Saved entries
++++++++

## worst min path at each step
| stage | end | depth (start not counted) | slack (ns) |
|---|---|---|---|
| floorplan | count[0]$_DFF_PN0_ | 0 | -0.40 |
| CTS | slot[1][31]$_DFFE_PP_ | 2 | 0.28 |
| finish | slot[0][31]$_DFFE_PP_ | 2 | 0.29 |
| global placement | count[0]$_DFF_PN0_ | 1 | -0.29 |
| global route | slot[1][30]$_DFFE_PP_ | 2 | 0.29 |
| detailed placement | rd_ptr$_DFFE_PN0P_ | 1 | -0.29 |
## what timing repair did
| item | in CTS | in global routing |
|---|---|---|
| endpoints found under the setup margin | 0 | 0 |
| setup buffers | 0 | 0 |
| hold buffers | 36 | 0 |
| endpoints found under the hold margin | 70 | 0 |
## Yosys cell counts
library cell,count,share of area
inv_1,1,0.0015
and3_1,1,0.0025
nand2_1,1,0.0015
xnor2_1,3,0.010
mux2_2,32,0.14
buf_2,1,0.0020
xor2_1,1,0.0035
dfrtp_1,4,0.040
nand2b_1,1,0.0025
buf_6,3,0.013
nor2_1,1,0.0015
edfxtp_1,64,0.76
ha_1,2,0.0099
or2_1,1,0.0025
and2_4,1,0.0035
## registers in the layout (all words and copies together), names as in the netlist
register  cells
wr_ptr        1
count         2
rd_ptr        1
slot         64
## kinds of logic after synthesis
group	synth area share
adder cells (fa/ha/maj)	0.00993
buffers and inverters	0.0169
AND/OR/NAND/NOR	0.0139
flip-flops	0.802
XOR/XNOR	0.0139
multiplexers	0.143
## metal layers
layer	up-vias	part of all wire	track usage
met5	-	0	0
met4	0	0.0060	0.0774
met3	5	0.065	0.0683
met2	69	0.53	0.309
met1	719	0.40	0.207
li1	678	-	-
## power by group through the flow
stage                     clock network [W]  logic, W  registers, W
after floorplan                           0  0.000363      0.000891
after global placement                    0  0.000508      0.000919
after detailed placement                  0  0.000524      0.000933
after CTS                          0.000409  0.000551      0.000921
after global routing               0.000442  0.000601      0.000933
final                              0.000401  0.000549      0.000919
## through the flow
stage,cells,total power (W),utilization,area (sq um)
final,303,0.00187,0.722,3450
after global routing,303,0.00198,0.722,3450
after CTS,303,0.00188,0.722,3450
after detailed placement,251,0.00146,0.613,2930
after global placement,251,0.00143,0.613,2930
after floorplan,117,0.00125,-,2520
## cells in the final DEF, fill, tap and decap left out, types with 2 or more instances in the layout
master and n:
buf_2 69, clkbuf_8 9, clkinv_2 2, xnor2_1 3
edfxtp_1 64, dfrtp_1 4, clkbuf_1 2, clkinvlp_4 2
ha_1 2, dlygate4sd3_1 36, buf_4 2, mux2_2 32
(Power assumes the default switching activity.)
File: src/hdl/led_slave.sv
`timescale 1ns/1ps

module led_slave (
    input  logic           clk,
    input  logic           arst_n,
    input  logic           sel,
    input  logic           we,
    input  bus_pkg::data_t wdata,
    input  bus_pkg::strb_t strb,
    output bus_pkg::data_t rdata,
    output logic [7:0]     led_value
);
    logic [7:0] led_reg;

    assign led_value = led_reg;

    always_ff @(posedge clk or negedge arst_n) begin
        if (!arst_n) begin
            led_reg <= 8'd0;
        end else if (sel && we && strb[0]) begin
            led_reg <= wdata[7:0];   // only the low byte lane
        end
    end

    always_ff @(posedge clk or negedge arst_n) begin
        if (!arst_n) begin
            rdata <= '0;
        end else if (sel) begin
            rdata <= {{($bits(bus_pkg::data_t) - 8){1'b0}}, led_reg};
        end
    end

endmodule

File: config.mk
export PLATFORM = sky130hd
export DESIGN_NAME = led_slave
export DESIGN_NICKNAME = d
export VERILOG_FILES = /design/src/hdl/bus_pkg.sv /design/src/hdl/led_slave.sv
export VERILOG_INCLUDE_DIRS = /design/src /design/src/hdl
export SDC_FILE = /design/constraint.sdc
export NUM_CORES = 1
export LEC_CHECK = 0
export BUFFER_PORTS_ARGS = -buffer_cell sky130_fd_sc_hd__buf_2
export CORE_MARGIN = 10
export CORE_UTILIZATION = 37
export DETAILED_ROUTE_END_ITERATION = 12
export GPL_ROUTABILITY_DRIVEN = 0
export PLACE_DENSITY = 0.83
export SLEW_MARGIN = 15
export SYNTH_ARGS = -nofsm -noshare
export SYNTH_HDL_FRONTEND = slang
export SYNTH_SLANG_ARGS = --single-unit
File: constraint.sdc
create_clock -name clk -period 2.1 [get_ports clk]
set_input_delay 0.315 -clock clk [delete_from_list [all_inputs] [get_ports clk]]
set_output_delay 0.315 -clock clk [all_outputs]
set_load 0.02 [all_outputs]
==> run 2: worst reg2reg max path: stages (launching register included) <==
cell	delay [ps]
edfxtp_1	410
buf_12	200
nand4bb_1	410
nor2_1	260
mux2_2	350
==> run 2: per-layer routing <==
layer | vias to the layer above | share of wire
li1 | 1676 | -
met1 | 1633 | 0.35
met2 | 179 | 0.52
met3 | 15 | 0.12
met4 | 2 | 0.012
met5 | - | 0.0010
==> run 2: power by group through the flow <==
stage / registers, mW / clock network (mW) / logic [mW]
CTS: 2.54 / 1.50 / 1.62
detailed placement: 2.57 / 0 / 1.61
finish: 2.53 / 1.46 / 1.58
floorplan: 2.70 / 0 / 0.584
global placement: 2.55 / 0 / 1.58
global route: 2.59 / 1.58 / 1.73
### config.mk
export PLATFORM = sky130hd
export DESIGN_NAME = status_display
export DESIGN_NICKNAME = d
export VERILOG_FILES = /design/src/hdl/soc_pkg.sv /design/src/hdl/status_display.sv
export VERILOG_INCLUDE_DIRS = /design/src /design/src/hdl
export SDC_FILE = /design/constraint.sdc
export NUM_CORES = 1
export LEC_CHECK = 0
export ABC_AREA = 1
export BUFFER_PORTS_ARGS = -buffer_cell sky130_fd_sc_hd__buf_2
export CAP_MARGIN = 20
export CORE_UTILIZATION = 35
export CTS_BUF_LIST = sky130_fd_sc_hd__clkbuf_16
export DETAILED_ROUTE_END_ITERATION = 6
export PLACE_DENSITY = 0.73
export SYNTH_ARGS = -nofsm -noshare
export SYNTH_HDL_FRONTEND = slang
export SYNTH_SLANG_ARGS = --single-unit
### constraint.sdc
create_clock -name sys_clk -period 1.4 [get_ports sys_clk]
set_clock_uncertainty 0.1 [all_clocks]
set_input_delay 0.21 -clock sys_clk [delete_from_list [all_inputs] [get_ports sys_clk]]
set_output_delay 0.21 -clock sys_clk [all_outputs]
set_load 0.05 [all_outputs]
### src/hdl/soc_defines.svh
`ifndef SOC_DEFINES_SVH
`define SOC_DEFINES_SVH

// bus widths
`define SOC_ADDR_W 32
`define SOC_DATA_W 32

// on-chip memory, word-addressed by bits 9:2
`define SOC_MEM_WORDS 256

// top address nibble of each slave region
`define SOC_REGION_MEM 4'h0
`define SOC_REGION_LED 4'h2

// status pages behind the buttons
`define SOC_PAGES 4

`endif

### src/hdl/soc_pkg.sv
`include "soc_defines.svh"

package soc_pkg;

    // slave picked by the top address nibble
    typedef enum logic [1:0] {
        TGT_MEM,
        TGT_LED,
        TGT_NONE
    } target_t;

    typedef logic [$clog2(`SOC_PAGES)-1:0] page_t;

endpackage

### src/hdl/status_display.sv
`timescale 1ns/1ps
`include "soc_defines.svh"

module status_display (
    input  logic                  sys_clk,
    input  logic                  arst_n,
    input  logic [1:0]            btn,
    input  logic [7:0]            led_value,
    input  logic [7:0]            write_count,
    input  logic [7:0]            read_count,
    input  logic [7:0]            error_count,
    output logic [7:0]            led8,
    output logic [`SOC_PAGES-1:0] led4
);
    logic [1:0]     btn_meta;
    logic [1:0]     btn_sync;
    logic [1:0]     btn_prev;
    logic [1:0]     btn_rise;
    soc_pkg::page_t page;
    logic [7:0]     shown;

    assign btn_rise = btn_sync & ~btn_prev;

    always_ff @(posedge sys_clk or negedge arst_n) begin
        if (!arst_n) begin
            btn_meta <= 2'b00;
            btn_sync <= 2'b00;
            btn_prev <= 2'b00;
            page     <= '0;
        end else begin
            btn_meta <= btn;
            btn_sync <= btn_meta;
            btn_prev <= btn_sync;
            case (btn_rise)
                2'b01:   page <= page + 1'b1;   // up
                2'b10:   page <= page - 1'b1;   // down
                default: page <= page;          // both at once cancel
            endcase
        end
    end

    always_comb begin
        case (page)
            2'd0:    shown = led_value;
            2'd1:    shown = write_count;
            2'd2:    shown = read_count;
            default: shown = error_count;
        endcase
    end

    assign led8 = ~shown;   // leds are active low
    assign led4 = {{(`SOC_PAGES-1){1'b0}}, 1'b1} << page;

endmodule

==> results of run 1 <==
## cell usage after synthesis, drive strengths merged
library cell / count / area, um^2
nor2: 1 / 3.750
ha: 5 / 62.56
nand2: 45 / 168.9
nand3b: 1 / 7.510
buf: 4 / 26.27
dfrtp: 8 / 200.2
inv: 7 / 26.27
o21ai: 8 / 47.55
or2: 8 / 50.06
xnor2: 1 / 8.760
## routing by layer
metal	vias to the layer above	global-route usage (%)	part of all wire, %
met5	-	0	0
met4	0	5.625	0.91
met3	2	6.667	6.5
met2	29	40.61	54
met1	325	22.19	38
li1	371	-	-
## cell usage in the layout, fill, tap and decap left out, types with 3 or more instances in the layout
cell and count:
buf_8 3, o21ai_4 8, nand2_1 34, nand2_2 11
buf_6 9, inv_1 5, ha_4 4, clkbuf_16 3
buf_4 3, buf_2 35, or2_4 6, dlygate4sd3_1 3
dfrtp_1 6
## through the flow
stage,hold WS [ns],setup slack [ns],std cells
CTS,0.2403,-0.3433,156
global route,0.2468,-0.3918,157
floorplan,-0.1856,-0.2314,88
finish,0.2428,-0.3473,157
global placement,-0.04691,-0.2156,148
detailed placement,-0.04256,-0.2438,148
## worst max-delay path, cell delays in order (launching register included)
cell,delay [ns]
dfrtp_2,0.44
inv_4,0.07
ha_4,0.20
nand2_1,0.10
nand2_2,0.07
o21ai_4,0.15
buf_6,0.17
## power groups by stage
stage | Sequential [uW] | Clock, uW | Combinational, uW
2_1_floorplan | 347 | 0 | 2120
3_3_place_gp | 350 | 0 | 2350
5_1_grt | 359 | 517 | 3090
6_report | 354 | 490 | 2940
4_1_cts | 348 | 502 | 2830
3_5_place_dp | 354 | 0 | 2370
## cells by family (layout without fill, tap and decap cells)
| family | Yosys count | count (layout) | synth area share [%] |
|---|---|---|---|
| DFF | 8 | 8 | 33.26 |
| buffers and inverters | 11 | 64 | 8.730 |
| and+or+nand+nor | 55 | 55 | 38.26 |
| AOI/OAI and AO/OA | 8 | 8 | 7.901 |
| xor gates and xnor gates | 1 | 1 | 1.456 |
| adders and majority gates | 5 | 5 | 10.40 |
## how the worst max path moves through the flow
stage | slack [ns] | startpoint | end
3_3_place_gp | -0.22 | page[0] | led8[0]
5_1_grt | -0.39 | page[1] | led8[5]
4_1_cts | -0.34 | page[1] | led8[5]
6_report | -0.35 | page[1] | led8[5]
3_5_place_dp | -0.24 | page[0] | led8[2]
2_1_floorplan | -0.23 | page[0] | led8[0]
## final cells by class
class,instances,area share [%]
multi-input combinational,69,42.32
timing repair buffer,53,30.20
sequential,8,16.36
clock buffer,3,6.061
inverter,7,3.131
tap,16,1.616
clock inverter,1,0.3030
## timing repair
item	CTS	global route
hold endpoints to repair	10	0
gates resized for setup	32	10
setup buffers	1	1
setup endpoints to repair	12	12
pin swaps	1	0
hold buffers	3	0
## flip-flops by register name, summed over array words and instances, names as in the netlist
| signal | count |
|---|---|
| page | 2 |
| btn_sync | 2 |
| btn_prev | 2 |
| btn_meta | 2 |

++++++++

Say how many lines above contain the string "slot". Answer with the number only.

4